This plugin enables Telegraf to send metrics to Amazon Redshift using the PostgreSQL plugin, allowing metrics to be stored in a scalable, SQL-compatible data warehouse.
Integration details
Nvidia SMI
The Nvidia SMI Plugin is designed to gather metrics regarding the performance and status of NVIDIA GPUs on the host machine. By leveraging the capabilities of the nvidia-smi
command-line tool, this plugin pulls crucial information such as GPU memory utilization, temperature, fan speed, and various performance metrics. This data is essential for monitoring GPU health and performance in real-time, particularly in environments where GPU performance directly impacts computing tasks, such as machine learning, 3D rendering, and high-performance computing. The plugin provides flexibility by allowing users to specify the path to the nvidia-smi
binary and configure polling timeouts, accommodating both Linux and Windows systems where the nvidia-smi
tool is commonly located.
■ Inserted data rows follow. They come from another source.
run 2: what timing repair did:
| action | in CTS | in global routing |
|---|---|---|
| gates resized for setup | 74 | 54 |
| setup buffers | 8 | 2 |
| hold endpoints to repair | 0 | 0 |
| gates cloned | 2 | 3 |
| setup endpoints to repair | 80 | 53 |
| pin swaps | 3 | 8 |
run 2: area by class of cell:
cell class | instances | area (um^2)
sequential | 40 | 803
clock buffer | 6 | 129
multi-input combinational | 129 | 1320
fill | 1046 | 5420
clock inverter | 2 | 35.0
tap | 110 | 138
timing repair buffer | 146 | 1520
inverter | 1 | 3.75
[src/rtl/arb_watchdog.sv]
// rtl/arb_watchdog.sv - saturating busy-cycle counter with a registered expiry pulse
module arb_watchdog #(
   parameter int TIMEOUT = 255
) (
   input  logic clk,
   input  logic reset,
   input  logic clear,
   input  logic enable,
   output logic expired
);
   localparam int CW = $clog2(TIMEOUT + 1);
   localparam logic [CW-1:0] LIMIT = CW'(TIMEOUT);

   logic [CW-1:0] cnt_q, cnt_d;
   logic          expired_q;

   always_comb begin
      cnt_d = cnt_q;
      if (clear) begin
         cnt_d = '0;
      end else if (enable && (cnt_q != LIMIT)) begin
         cnt_d = cnt_q + 1'b1;
      end
   end

   // Expiry is flagged only on the edge the count first lands on LIMIT.
   always_ff @(posedge clk) begin
      if (!reset) begin
         cnt_q     <= '0;
         expired_q <= 1'b0;
      end else begin
         cnt_q     <= cnt_d;
         expired_q <= (cnt_d == LIMIT) && (cnt_q != LIMIT);
      end
   end

   assign expired = expired_q;
endmodule
File: src/rtl/stack_sequencer.sv
// stack_sequencer: expands Forth-style stack operations into
// SmartStack primitive commands, tracking depth and errors.
module stack_sequencer #(
  parameter int WIDTH   = 16,
  parameter int DEPTH   = 20,
  parameter int DEPTH_W = 5
) (
  input  logic               i_clk,
  input  logic               i_reset,
  input  logic               i_op_valid,
  output logic               o_op_ready,
  input  logic [3:0]         i_op,
  input  logic [WIDTH-1:0]   i_imm,
  output logic               o_done,
  output logic [WIDTH-1:0]   o_top,
  output logic [DEPTH_W-1:0] o_depth,
  output logic               o_err_underflow,
  output logic               o_err_overflow,
  output logic               o_err_illegal,
  input  logic               i_err_clear,
  output logic               o_stk_fetch,
  output logic               o_stk_store,
  output logic [2:0]         o_stk_function,
  output logic [WIDTH-1:0]   o_stk_write_D,
  input  logic [WIDTH-1:0]   i_stk_read_A,
  input  logic [WIDTH-1:0]   i_stk_read_B
);

  localparam logic [3:0] OP_NOP  = 4'd0;
  localparam logic [3:0] OP_PUSH = 4'd1;
  localparam logic [3:0] OP_DROP = 4'd2;
  localparam logic [3:0] OP_DUP  = 4'd3;
  localparam logic [3:0] OP_SWAP = 4'd4;
  localparam logic [3:0] OP_OVER = 4'd5;
  localparam logic [3:0] OP_ADD  = 4'd6;
  localparam logic [3:0] OP_SUB  = 4'd7;
  localparam logic [3:0] OP_AND  = 4'd8;
  localparam logic [3:0] OP_ROT  = 4'd9;

  localparam logic [2:0] F_NOP  = 3'd0;
  localparam logic [2:0] F_PUSH = 3'd1;
  localparam logic [2:0] F_POP  = 3'd2;
  localparam logic [2:0] F_REPL = 3'd3;
  localparam logic [2:0] F_PREP = 3'd4;
  localparam logic [2:0] F_SWAP = 3'd5;

  localparam logic [2:0] S_IDLE = 3'd0;
  localparam logic [2:0] S_EXEC = 3'd1;
  localparam logic [2:0] S_R1   = 3'd2;
  localparam logic [2:0] S_R2   = 3'd3;
  localparam logic [2:0] S_R3   = 3'd4;
  localparam logic [2:0] S_R4   = 3'd5;
  localparam logic [2:0] S_R5   = 3'd6;
  localparam logic [2:0] S_RESP = 3'd7;

  localparam logic [DEPTH_W:0] LP_DEPTH = (DEPTH_W+1)'(DEPTH);
  localparam logic [DEPTH_W:0] LP_ONE   = (DEPTH_W+1)'(1);
  localparam logic [DEPTH_W:0] LP_TWO   = (DEPTH_W+1)'(2);
  localparam logic [DEPTH_W:0] LP_THREE = (DEPTH_W+1)'(3);

  logic [2:0]         r_state;
  logic [3:0]         r_op;
  logic [WIDTH-1:0]   r_imm;
  logic [WIDTH-1:0]   r_a;
  logic [WIDTH-1:0]   r_b;
  logic [WIDTH-1:0]   r_c;
  logic [DEPTH_W-1:0] r_depth;
  logic               r_err_uf;
  logic               r_err_of;
  logic               r_err_il;

  logic [DEPTH_W:0]   w_need_d;
  logic [DEPTH_W:0]   w_need_f;
  logic               w_illegal;
  logic               w_accept;
  logic               w_uf;
  logic               w_of;
  logic               w_rej_il;
  logic               w_rej_uf;
  logic               w_rej_of;
  logic [2:0]         w_func;
  logic [WIDTH-1:0]   w_wd;

  // Required depth and free slots per opcode.
  always_comb begin
    w_need_d  = '0;
    w_need_f  = '0;
    w_illegal = 1'b0;
    case (i_op)
      OP_NOP:  ;
      OP_PUSH: w_need_f = LP_ONE;
      OP_DROP: w_need_d = LP_ONE;
      OP_DUP:  begin w_need_d = LP_ONE; w_need_f = LP_ONE; end
      OP_SWAP: w_need_d = LP_TWO;
      OP_OVER: begin w_need_d = LP_TWO; w_need_f = LP_ONE; end
      OP_ADD:  w_need_d = LP_TWO;
      OP_SUB:  w_need_d = LP_TWO;
      OP_AND:  w_need_d = LP_TWO;
      OP_ROT:  w_need_d = LP_THREE;
      default: w_illegal = 1'b1;
    endcase
  end

  assign w_accept = i_op_valid & (r_state == S_IDLE);
  assign w_uf     = {1'b0, r_depth} < w_need_d;
  assign w_of     = ({1'b0, r_depth} + w_need_f) > LP_DEPTH;
  assign w_rej_il = w_accept & w_illegal;
  assign w_rej_uf = w_accept & ~w_illegal & w_uf;
  assign w_rej_of = w_accept & ~w_illegal & ~w_uf & w_of;

  always_comb begin
    w_func = F_NOP;
    w_wd   = '0;
    case (r_state)
      S_EXEC: begin
        case (r_op)
          OP_PUSH: begin w_func = F_PUSH; w_wd = r_imm; end
          OP_DROP: w_func = F_POP;
          OP_DUP:  begin w_func = F_PUSH; w_wd = i_stk_read_A; end
          OP_OVER: begin w_func = F_PUSH; w_wd = i_stk_read_B; end
          OP_SWAP: w_func = F_SWAP;
          OP_ADD:  begin
            w_func = F_PREP;
            w_wd   = i_stk_read_B + i_stk_read_A;
          end
          OP_SUB:  begin
            w_func = F_PREP;
            w_wd   = i_stk_read_B - i_stk_read_A;
          end
          OP_AND:  begin
            w_func = F_PREP;
            w_wd   = i_stk_read_B & i_stk_read_A;
          end
          default: ;
        endcase
      end
      S_R1:    w_func = F_POP;
      S_R2:    w_func = F_POP;
      S_R3:    begin w_func = F_REPL; w_wd = r_b; end
      S_R4:    begin w_func = F_PUSH; w_wd = r_c; end
      S_R5:    begin w_func = F_PUSH; w_wd = r_a; end
      default: ;
    endcase
  end

  always_ff @(posedge i_clk or posedge i_reset) begin
    if (i_reset) begin
      r_state <= S_IDLE;
      r_op    <= '0;
      r_imm   <= '0;
      r_a     <= '0;
      r_b     <= '0;
      r_c     <= '0;
    end else begin
      case (r_state)
        S_IDLE: if (w_accept) begin
          r_op  <= i_op;
          r_imm <= i_imm;
          if (w_illegal || w_uf || w_of || i_op == OP_NOP)
            r_state <= S_RESP;
          else if (i_op == OP_ROT)
            r_state <= S_R1;
          else
            r_state <= S_EXEC;
        end
        S_EXEC: r_state <= S_RESP;
        // ROT (a b c): capture c,b then a as the stack unwinds.
        S_R1: begin
          r_c     <= i_stk_read_A;
          r_b     <= i_stk_read_B;
          r_state <= S_R2;
        end
        S_R2: begin
          r_a     <= i_stk_read_B;
          r_state <= S_R3;
        end
        S_R3:    r_state <= S_R4;
        S_R4:    r_state <= S_R5;
        S_R5:    r_state <= S_RESP;
        default: r_state <= S_IDLE;
      endcase
    end
  end

  always_ff @(posedge i_clk or posedge i_reset) begin
    if (i_reset) begin
      r_depth <= '0;
    end else begin
      case (w_func)
        F_PUSH:  r_depth <= r_depth + DEPTH_W'(1);
        F_POP:   r_depth <= r_depth - DEPTH_W'(1);
        F_PREP:  r_depth <= r_depth - DEPTH_W'(1);
        default: ;
      endcase
    end
  end

  // A new error wins over a simultaneous clear.
  always_ff @(posedge i_clk or posedge i_reset) begin
    if (i_reset) begin
      r_err_uf <= 1'b0;
      r_err_of <= 1'b0;
      r_err_il <= 1'b0;
    end else begin
      if (i_err_clear) begin
        r_err_uf <= 1'b0;
        r_err_of <= 1'b0;
        r_err_il <= 1'b0;
      end
      if (w_rej_il) r_err_il <= 1'b1;
      if (w_rej_uf) r_err_uf <= 1'b1;
      if (w_rej_of) r_err_of <= 1'b1;
    end
  end

  assign o_op_ready      = (r_state == S_IDLE);
  assign o_done          = (r_state == S_RESP);
  assign o_top           = i_stk_read_A;
  assign o_depth         = r_depth;
  assign o_err_underflow = r_err_uf;
  assign o_err_overflow  = r_err_of;
  assign o_err_illegal   = r_err_il;
  assign o_stk_fetch     = (w_func != F_NOP);
  assign o_stk_store     = (w_func == F_PUSH) | (w_func == F_REPL) |
                           (w_func == F_PREP);
  assign o_stk_function  = w_func;
  assign o_stk_write_D   = w_wd;

endmodule
File: src/rtl/fsm_step_controller.sv
// -----------------------------------------------------------------------------
// fsm_step_controller
//
// Step sequencer for the sequence-detector FSMs on the board. It produces clean
// one-cycle step pulses, either from a debounced pushbutton (manual mode) or
// from a free-running prescaler (auto-run mode). The data switch is captured
// into w_out on every step, and a wrapping step counter drives the LEDs. Both
// detector FSMs consume step_en/w_out, so they advance in lockstep.
//
// Ports:
//   clk         in   system clock
//   reset       in   asynchronous active-low reset, clears all state
//   btn_step    in   raw step pushbutton, active-high, asynchronous
//   w_in        in   raw data switch, asynchronous
//   run         in   raw mode switch: 1 = auto-run, 0 = manual step
//   cnt_clr     in   raw clear request for step_count
//   step_en     out  one-cycle clock-enable pulse to the detector FSMs
//   w_out       out  detector input, updated on each step and held between steps
//   step_count  out  number of steps issued, mod 2^CNT_W
//   db_state    out  debounce FSM state (00 idle, 01 arm, 10 held, 11 release)
// -----------------------------------------------------------------------------
module fsm_step_controller #(
    parameter int unsigned DB_CYCLES = 1000000,
    parameter int unsigned RUN_DIV   = 50000000,
    parameter int unsigned CNT_W     = 8
) (
    input  logic             clk,
    input  logic             reset,
    input  logic             btn_step,
    input  logic             w_in,
    input  logic             run,
    input  logic             cnt_clr,
    output logic             step_en,
    output logic             w_out,
    output logic [CNT_W-1:0] step_count,
    output logic [1:0]       db_state
);

    localparam int unsigned DCNT_W = $clog2(DB_CYCLES);
    localparam int unsigned PRE_W  = $clog2(RUN_DIV);

    localparam logic [DCNT_W-1:0] DCNT_MAX = DCNT_W'(DB_CYCLES - 1);
    localparam logic [PRE_W-1:0]  PRE_MAX  = PRE_W'(RUN_DIV - 1);

    typedef enum logic [1:0] {
        StIdle = 2'b00,
        StArm  = 2'b01,
        StHeld = 2'b10,
        StRel  = 2'b11
    } db_state_e;

    // -------------------------------------------------------------------------
    // Input synchronizers, bit order {cnt_clr, run, w_in, btn_step}
    // -------------------------------------------------------------------------
    logic [3:0] sync1_d, sync1_q;
    logic [3:0] sync2_d, sync2_q;

    logic b_sync;
    logic w_sync;
    logic r_sync;
    logic c_sync;

    always_comb begin
        sync1_d = {cnt_clr, run, w_in, btn_step};
        sync2_d = sync1_q;
    end

    always_ff @(posedge clk or negedge reset) begin
        if (!reset) begin
            sync1_q <= '0;
            sync2_q <= '0;
        end else begin
            sync1_q <= sync1_d;
            sync2_q <= sync2_d;
        end
    end

    assign b_sync = sync2_q[0];
    assign w_sync = sync2_q[1];
    assign r_sync = sync2_q[2];
    assign c_sync = sync2_q[3];

    // -------------------------------------------------------------------------
    // Debounce FSM: a press is accepted after the button is seen high for the
    // IDLE->ARM edge plus DB_CYCLES counting edges; a release needs the same
    // stable-low run before the FSM returns to IDLE.
    // -------------------------------------------------------------------------
    db_state_e          db_d, db_q;
    logic [DCNT_W-1:0]  dcnt_d, dcnt_q;
    logic               man_req;

    always_comb begin
        db_d    = db_q;
        dcnt_d  = dcnt_q;
        man_req = 1'b0;
        case (db_q)
            StIdle: begin
                if (b_sync) begin
                    db_d   = StArm;
                    dcnt_d = '0;
                end
            end
            StArm: begin
                if (!b_sync) begin
                    db_d = StIdle;
                end else if (dcnt_q == DCNT_MAX) begin
                    db_d    = StHeld;
                    man_req = 1'b1;
                end else begin
                    dcnt_d = dcnt_q + DCNT_W'(1);
                end
            end
            StHeld: begin
                if (!b_sync) begin
                    db_d   = StRel;
                    dcnt_d = '0;
                end
            end
            StRel: begin
                // A bounce during release goes back to HELD without a new step.
                if (b_sync) begin
                    db_d = StHeld;
                end else if (dcnt_q == DCNT_MAX) begin
                    db_d = StIdle;
                end else begin
                    dcnt_d = dcnt_q + DCNT_W'(1);
                end
            end
            default: begin
                db_d = StIdle;
            end
        endcase
    end

    always_ff @(posedge clk or negedge reset) begin
        if (!reset) begin
            db_q   <= StIdle;
            dcnt_q <= '0;
        end else begin
            db_q   <= db_d;
            dcnt_q <= dcnt_d;
        end
    end

    // -------------------------------------------------------------------------
    // Auto-run prescaler: held at zero while not running, so the first auto
    // step lands exactly RUN_DIV cycles after run is seen high.
    // -------------------------------------------------------------------------
    logic [PRE_W-1:0] pre_d, pre_q;
    logic             auto_req;

    always_comb begin
        auto_req = r_sync && (pre_q == PRE_MAX);
        if (!r_sync) begin
            pre_d = '0;
        end else if (pre_q == PRE_MAX) begin
            pre_d = '0;
        end else begin
            pre_d = pre_q + PRE_W'(1);
        end
    end

    always_ff @(posedge clk or negedge reset) begin
        if (!reset) begin
            pre_q <= '0;
        end else begin
            pre_q <= pre_d;
        end
    end

    // -------------------------------------------------------------------------
    // Step issue: mode selects the request source; manual requests are ignored
    // while running even though the debounce FSM keeps tracking the button.
    // -------------------------------------------------------------------------
    logic             step_req;
    logic             step_en_d, step_en_q;
    logic             w_out_d, w_out_q;
    logic [CNT_W-1:0] cnt_d, cnt_q;

    always_comb begin
        step_req  = r_sync ? auto_req : man_req;
        step_en_d = step_req;
        w_out_d   = step_req ? w_sync : w_out_q;
        // Clear wins over a same-cycle increment.
        if (c_sync) begin
            cnt_d = '0;
        end else if (step_req) begin
            cnt_d = cnt_q + CNT_W'(1);
        end else begin
            cnt_d = cnt_q;
        end
    end

    always_ff @(posedge clk or negedge reset) begin
        if (!reset) begin
            step_en_q <= 1'b0;
            w_out_q   <= 1'b0;
            cnt_q     <= '0;
        end else begin
            step_en_q <= step_en_d;
            w_out_q   <= w_out_d;
            cnt_q     <= cnt_d;
        end
    end

    assign step_en    = step_en_q;
    assign w_out      = w_out_q;
    assign step_count = cnt_q;
    assign db_state   = db_q;

endmodule

File: config.mk
export PLATFORM = sky130hd
export DESIGN_NAME = fsm_step_controller
export DESIGN_NICKNAME = d
export VERILOG_FILES = /design/src/rtl/fsm_step_controller.sv
export SDC_FILE = /design/constraint.sdc
export NUM_CORES = 1
export LEC_CHECK = 0
export ABC_AREA = 1
export CORE_MARGIN = 2
export CORE_UTILIZATION = 62
export CTS_BUF_LIST = sky130_fd_sc_hd__clkbuf_4 sky130_fd_sc_hd__clkbuf_8
export DETAILED_ROUTE_END_ITERATION = 6
export GPL_ROUTABILITY_DRIVEN = 0
export GPL_TIMING_DRIVEN = 0
export PLACE_DENSITY = 0.82
export SYNTH_ARGS = -nofsm -noshare
export SYNTH_HDL_FRONTEND = slang
export SYNTH_SLANG_ARGS = --single-unit
File: constraint.sdc
create_clock -name clk -period 2.04 [get_ports clk]
set_input_delay 0.204 -clock clk [delete_from_list [all_inputs] [get_ports clk]]
set_output_delay 0.204 -clock clk [all_outputs]
set_load 0.01 [all_outputs]
==> reports/summary.txt <==
Status -> completed
Worst Skew -> 0.009577 ns
Largest net degree at the start of global routing -> 67
Buf/Inv on CP -> 3
DP Area -> 4153 um^2
Synth warnings -> 0
Starting Density -> 64.95%
Place WS -> 0.05923 ns
Post-route insts no fill -> 640
Vias in the first global route -> 3494
CP max stage cell -> dfrtp_1
Largest family of logic cells by synthesized area -> simple AND/OR/NAND/NOR gates
Post-CTS Setup Bufs -> 0
Remaining antenna violation count -> 0
Dominant synthesized flop cell -> dfrtp_1
Crit end category -> register
Die area -> 6926 um^2
Longest Clk Path Bufs -> 2
Diodes inserted -> 0
Post-Synth Simple-Gate Area -> 41.41%
Number of synthesized flops with an enable pin -> 0
Most Frequent Cell on Critical Path -> inv_2
WP data required -> 2.27 ns
CP top delay family -> simple AND/OR/NAND/NOR gates
Max-cap viol count -> 0
Clock sink total -> 66
Vias per Instance -> 5.688
Layout net count -> 569
Vias post-DR -> 3640
Post-DP HPWL -> 6492 um
CTS tree -> built
Final period util -> 94.56%
Area Growth Syn to Fin -> 11.86%
Fin. Hold Viols -> 0
Number of placed instances, taps included -> 623
H-tree levels -> 3
GRT Util Overall -> 27.49%
Global-route wire length before repair -> 15460 um
Initial DRC Count -> 238
Total global routing overflow -> 0
Synth cell types -> 32
RSZ-0062 raised after global routing -> no
Fmax -> 518.4 MHz
CP max FO -> 10
Worst path max stage delay -> 0.47 ns
Lkg Pwr -> 1.902 nW
Post-synth ARST share -> 100.0%
DR WL/cell -> 14.27 um
VDD IR max -> 0.4371 mV
Relative slew slack -> 45.20%
Fin util -> 72.66%
CP Launch Type -> register
Core area -> 5991 um^2
Most common cell after layout, fill and taps aside -> nand2_1
Synth Area in XOR/XNOR -> 4.277%
IO buf count -> 17
Setup_tns -> 0 ns
Worst-path cell chain -> ha_2, inv_2, nor2_4, inv_2, nor2_2, nand3_2, nand2_2, buf_2, o21ai_0
Most frequent cells in the layout -> nand2_1 (155), nor2_1 (85), dfrtp_1 (66)
Final hold slack -> 0.2943 ns
Clk_lat worst skew -> 0.35 ns
Synth Instances -> 531
Die height -> 83.22 um
Hold Crit Class -> input pin to register
Seq/Total Area, Yosys -> 42.44%
Worst EP arrival -> 2.16 ns
Root Driver -> clkbuf_8
Core Rows -> 28
Share of cells above drive strength 1 -> 9.558%
Design Area, Final -> 4353 um^2
TritonCTS buffer count -> 9
Synth Area per Inst -> 7.328 um^2
Adder-cell share of the synthesized area -> 0.9646%
Final setup violation count -> 0
Total power -> 2.520 mW
PD cells -> 578.9 nW/um^2
FF+latch count, synth -> 66
Pre-antenna DRT Iters -> 5
Final Critical Period -> 1.929 ns
Post-synthesis mux area share -> 0%
Max Transition Viols Final -> 0
Mapped Area -> 3891 um^2
Synth Area in Compound Gates -> 4.341%
Worst setup path category -> register to register
Clock transition at the registers of the reported paths -> 0.08 ns
WL final -> 9135 um
Drt drc -> 0
Final WS setup -> 0.1110 ns
Initial antenna violation count -> 0
I/O pin count -> 18
Die X -> 83.22 um
Syn_nets -> 540
Transition time of the tightest slew-check pin -> 0.8221 ns
[layout make-up]
| class | instances | area (um^2) |
|---|---|---|
| plain buffers | 8 | 52.55 |
| clock buffers | 11 | 151.4 |
| clock inverters | 5 | 36.28 |
| fillers | 462 | 1638 |
| inverters | 54 | 202.7 |
| multi-input cells | 403 | 1987 |
| flip-flops and latches | 66 | 1652 |
| well taps | 75 | 93.84 |
| repair buffers | 18 | 177.7 |
[cell usage after synthesis (5+ instances only)]
| master | number | area, um^2 |
|---|---|---|
| dfrtp_1 | 66 | 1652 |
| xor2_1 | 18 | 157.7 |
| nor3_1 | 12 | 60.06 |
| inv_1 | 49 | 183.9 |
| nand3_1 | 51 | 255.2 |
| o21bai_1 | 5 | 37.54 |
| inv_2 | 5 | 18.77 |
| nand2_1 | 155 | 581.8 |
| o21ai_0 | 19 | 95.09 |
| nor2_1 | 85 | 319.1 |
| nor2_4 | 5 | 56.30 |
| nand4_1 | 20 | 125.1 |
| nor2_2 | 6 | 37.54 |
| nand2_2 | 5 | 31.28 |
[routing by layer]
| metal | share of wire [%] | track usage [%] | up-vias |
|---|---|---|---|
| met3 | 6.1 | 4.473 | 37 |
| met4 | 3.4 | 14.31 | 0 |
| li1 | - | - | 1762 |
| met2 | 50 | 45.45 | 155 |
| met1 | 41 | 34.72 | 1686 |
| met5 | 0 | 0 | - |
[flip-flops by register name, indices dropped and copies added (netlist names), named ones only]
| signal | count |
|---|---|
| sync2_q | 4 |
| db_state | 1 |
| dcnt_q | 20 |
| step_count | 8 |
| step_en | 1 |
| pre_q | 26 |
| w_out | 1 |
| sync1_q | 4 |
[logic make-up (layout without fill, tap and decap cells)]
kind of cell               Yosys count  in the layout
and+or+nand+nor                    352            352
DFF                                 66             66
buffers and inverters               62             96
AOI/OAI and AO/OA                   29             29
xor gates and xnor gates            19             19
adders and majority gates            3              3
[power by group]
part           switching [mW]  total [mW]  internal [mW]
Combinational          0.0844       0.121         0.0362
Clock                   0.542        1.05          0.509
Sequential             0.0199        1.35           1.33
[timing repair]
action	CTS	global route
setup endpoints to repair	0	14
resized for setup	0	2
endpoints found under the hold margin	66	0
hold buffers	1	0
[worst register-to-register path, cell delays in order, from the launching register on]
cell     delay, ns
dfrtp_1       0.47
ha_2          0.30
inv_2         0.07
nor2_4        0.18
inv_2         0.08
nor2_2        0.09
nand3_2       0.12
nand2_2       0.14
buf_2         0.23
o21ai_0       0.13
[path summary, 6_finish.rpt]
kind                       cells after the start    endpoint  slack (ns)        from
setup / recovery                               9  dcnt_q[18]        0.11   dcnt_q[0]
hold / removal                                 1  sync1_q[1]        0.29        w_in
setup reg to reg                               9  dcnt_q[18]        0.11   dcnt_q[0]
hold reg to reg                                0  sync2_q[3]        0.35  sync1_q[3]
max in group asynchronous                      2  dcnt_q[11]        1.01       reset
min in group asynchronous                      2   pre_q[16]        0.49       reset
(Power assumes the default switching activity.)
With its ability to collect detailed statistics on each GPU, this plugin becomes a vital resource for any infrastructure relying on NVIDIA hardware, facilitating proactive management and performance tuning.
AWS Redshift
This configuration uses the Telegraf PostgreSQL plugin to send metrics to Amazon Redshift, AWS’s fully managed cloud data warehouse that supports SQL-based analytics at scale. Although Redshift is based on PostgreSQL 8.0.2, it does not support all standard PostgreSQL features such as full JSONB, stored procedures, or upserts. Therefore, care must be taken to predefine compatible tables and schema when using Telegraf for Redshift integration. This setup is ideal for use cases that benefit from long-term, high-volume metric storage and integration with AWS analytics tools like QuickSight or Redshift Spectrum. Metrics stored in Redshift can be joined with business datasets for rich observability and BI analysis.
Configuration
Nvidia SMI
[[inputs.nvidia_smi]]
## Optional: path to nvidia-smi binary, defaults "/usr/bin/nvidia-smi"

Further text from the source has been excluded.